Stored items
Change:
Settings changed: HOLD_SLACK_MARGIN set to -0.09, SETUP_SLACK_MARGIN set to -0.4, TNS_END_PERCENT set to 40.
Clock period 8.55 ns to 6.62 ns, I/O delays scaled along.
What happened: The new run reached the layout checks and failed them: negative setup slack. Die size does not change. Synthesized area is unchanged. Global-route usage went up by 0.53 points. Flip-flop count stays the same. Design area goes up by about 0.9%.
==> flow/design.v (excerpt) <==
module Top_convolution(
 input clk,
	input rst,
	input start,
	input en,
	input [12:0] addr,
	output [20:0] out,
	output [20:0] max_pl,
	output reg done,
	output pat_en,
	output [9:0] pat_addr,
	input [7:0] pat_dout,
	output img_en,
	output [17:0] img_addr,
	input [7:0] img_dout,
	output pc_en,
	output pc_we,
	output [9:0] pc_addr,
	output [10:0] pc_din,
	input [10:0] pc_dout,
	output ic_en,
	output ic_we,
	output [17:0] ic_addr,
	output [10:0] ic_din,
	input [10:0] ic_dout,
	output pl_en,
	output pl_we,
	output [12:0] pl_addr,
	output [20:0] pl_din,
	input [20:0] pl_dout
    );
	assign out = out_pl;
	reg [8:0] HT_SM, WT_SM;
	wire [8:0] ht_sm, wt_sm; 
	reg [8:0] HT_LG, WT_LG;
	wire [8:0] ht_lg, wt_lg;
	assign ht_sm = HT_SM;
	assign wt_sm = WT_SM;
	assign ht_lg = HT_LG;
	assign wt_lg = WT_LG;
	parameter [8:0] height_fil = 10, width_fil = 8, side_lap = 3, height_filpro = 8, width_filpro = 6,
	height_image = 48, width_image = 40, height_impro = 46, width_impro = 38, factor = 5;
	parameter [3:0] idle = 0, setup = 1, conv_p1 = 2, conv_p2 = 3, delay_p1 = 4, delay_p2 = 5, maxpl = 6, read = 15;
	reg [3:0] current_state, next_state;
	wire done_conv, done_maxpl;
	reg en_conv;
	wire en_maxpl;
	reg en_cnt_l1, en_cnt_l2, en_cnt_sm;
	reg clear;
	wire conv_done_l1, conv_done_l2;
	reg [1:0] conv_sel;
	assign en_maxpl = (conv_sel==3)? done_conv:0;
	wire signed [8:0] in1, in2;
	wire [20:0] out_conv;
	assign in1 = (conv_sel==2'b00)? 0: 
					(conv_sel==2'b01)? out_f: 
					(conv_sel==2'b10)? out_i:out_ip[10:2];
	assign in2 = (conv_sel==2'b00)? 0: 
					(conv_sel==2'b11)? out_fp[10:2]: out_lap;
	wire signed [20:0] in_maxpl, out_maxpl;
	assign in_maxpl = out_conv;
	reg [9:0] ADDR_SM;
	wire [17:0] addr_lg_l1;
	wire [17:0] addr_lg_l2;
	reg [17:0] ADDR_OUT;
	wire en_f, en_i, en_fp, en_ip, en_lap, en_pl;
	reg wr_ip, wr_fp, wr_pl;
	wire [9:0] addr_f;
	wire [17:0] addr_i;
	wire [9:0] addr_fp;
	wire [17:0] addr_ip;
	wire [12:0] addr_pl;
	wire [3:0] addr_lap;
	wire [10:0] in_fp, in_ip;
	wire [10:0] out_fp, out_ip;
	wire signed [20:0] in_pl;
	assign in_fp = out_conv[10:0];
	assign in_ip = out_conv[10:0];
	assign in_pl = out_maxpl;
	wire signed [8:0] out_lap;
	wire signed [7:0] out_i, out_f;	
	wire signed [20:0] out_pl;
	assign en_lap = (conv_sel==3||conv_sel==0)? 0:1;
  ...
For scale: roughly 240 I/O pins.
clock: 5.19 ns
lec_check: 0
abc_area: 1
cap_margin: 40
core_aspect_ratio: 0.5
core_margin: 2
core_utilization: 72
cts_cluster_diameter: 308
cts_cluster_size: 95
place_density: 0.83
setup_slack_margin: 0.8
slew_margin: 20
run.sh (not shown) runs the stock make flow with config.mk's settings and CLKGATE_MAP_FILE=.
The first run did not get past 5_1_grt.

==

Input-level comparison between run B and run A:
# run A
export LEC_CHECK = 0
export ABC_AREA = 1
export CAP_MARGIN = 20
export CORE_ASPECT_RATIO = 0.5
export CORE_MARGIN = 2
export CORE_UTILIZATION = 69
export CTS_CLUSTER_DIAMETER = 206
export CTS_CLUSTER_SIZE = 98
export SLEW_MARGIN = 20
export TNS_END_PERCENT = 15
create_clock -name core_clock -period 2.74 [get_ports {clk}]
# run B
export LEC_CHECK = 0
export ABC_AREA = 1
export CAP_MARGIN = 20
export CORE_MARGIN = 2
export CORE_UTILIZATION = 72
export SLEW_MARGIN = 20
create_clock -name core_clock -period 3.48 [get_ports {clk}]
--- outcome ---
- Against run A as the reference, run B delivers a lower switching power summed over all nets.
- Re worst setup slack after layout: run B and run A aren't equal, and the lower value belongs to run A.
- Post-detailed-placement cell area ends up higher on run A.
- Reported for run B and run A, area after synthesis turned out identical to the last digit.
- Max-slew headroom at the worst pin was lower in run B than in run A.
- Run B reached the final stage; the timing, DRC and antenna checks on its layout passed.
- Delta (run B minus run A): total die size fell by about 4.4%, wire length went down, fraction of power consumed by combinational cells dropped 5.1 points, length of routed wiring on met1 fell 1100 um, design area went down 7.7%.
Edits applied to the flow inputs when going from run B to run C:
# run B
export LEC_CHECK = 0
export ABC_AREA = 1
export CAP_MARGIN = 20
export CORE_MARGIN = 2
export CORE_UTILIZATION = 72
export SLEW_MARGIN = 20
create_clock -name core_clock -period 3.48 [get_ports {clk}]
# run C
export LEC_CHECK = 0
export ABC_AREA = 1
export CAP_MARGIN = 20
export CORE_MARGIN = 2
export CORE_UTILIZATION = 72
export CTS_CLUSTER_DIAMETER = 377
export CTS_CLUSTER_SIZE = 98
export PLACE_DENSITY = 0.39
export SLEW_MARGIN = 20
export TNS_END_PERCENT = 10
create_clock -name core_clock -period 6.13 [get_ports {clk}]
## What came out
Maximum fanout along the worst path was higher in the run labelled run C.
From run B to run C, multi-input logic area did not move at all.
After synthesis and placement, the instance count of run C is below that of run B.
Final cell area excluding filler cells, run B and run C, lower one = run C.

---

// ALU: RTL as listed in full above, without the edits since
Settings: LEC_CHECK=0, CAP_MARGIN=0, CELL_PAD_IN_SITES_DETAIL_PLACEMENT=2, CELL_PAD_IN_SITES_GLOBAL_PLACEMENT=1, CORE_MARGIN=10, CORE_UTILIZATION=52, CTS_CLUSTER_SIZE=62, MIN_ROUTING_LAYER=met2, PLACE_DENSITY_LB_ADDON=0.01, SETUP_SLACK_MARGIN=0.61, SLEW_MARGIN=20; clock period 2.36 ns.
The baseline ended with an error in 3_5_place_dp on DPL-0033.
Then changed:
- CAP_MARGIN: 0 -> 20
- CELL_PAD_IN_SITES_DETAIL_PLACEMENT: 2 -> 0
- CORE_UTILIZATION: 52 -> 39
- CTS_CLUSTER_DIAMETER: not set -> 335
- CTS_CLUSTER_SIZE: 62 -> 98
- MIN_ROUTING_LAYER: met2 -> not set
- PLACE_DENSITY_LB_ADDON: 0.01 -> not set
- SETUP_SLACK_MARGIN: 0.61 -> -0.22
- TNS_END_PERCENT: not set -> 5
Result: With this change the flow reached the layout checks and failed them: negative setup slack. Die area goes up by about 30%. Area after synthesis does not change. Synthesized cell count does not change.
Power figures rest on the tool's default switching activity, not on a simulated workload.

==

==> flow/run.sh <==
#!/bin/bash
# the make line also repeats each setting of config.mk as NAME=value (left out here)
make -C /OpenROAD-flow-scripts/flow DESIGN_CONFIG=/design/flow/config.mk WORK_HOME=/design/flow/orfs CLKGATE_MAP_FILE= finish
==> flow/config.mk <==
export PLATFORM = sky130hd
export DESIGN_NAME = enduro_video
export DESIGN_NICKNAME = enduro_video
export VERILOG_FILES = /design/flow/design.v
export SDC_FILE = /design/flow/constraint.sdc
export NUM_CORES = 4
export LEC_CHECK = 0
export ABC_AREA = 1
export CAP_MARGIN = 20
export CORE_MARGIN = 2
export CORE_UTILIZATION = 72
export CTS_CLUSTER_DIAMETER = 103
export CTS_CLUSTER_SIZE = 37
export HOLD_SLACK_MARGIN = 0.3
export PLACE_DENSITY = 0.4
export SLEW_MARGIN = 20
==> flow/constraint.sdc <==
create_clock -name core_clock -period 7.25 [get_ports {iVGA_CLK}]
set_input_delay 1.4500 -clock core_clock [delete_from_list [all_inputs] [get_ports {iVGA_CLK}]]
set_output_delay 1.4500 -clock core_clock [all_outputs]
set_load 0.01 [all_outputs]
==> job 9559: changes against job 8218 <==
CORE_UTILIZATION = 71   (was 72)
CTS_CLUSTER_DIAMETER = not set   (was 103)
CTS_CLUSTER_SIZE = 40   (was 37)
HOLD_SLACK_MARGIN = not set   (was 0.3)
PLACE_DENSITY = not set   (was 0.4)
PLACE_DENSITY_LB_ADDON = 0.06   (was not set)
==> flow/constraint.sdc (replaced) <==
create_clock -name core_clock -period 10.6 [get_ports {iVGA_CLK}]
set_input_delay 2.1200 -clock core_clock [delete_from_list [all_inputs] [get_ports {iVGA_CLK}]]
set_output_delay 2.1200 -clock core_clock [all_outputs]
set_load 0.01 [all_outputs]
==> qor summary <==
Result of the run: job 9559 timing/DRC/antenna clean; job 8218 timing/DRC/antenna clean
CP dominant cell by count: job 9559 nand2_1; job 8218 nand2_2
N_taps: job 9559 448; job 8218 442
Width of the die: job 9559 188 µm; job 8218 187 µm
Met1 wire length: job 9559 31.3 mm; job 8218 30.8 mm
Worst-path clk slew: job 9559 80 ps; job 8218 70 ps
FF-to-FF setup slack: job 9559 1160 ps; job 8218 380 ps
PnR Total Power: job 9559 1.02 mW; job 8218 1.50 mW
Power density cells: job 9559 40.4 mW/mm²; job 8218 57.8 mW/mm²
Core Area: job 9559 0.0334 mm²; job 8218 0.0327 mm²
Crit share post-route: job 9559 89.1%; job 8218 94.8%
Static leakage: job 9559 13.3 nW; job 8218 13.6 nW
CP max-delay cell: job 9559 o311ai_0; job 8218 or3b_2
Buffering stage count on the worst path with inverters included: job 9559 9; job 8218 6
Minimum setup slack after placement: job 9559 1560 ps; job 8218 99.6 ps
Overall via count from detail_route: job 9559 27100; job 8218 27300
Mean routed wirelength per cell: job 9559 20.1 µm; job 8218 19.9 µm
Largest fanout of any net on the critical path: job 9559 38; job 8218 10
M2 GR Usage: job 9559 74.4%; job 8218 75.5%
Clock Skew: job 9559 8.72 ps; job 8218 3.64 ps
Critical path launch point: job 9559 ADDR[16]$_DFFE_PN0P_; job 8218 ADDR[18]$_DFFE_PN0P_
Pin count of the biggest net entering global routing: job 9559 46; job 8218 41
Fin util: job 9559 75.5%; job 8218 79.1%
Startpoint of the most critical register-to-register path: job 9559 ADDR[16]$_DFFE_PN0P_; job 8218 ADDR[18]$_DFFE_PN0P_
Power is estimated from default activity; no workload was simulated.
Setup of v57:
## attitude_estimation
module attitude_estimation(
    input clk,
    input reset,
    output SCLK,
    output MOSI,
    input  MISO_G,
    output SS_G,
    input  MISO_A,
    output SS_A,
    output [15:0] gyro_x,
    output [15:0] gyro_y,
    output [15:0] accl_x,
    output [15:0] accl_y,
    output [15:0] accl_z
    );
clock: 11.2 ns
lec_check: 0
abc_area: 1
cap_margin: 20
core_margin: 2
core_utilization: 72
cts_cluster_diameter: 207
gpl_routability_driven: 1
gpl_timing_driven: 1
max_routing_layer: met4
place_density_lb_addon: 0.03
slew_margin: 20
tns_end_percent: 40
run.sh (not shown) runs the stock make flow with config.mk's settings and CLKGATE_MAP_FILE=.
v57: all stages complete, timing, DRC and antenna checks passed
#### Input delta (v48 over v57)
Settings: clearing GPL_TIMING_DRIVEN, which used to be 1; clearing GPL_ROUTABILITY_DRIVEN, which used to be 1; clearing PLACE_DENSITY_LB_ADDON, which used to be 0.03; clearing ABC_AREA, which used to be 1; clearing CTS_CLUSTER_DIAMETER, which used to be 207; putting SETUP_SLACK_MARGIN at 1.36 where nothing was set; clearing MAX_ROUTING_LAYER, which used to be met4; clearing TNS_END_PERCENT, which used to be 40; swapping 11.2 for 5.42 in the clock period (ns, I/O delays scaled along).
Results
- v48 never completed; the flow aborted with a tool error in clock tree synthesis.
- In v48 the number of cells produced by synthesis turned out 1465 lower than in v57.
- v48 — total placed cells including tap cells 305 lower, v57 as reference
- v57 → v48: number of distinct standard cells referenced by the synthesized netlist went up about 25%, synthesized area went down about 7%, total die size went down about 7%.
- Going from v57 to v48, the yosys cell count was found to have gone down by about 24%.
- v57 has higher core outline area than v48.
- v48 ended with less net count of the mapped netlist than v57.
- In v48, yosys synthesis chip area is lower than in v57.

▶ [Problem]: Both end lines included, restate word for word the lines above from the line with "export PLACE_DENSITY = 0.39" to the line with "- TNS_END_PERCENT: not set -> 5", and nothing else.

▶ [Answer to this problem]:
export PLACE_DENSITY = 0.39
export SLEW_MARGIN = 20
export TNS_END_PERCENT = 10
create_clock -name core_clock -period 6.13 [get_ports {clk}]
## What came out
Maximum fanout along the worst path was higher in the run labelled run C.
From run B to run C, multi-input logic area did not move at all.
After synthesis and placement, the instance count of run C is below that of run B.
Final cell area excluding filler cells, run B and run C, lower one = run C.

---

// ALU: RTL as listed in full above, without the edits since
Settings: LEC_CHECK=0, CAP_MARGIN=0, CELL_PAD_IN_SITES_DETAIL_PLACEMENT=2, CELL_PAD_IN_SITES_GLOBAL_PLACEMENT=1, CORE_MARGIN=10, CORE_UTILIZATION=52, CTS_CLUSTER_SIZE=62, MIN_ROUTING_LAYER=met2, PLACE_DENSITY_LB_ADDON=0.01, SETUP_SLACK_MARGIN=0.61, SLEW_MARGIN=20; clock period 2.36 ns.
The baseline ended with an error in 3_5_place_dp on DPL-0033.
Then changed:
- CAP_MARGIN: 0 -> 20
- CELL_PAD_IN_SITES_DETAIL_PLACEMENT: 2 -> 0
- CORE_UTILIZATION: 52 -> 39
- CTS_CLUSTER_DIAMETER: not set -> 335
- CTS_CLUSTER_SIZE: 62 -> 98
- MIN_ROUTING_LAYER: met2 -> not set
- PLACE_DENSITY_LB_ADDON: 0.01 -> not set
- SETUP_SLACK_MARGIN: 0.61 -> -0.22
- TNS_END_PERCENT: not set -> 5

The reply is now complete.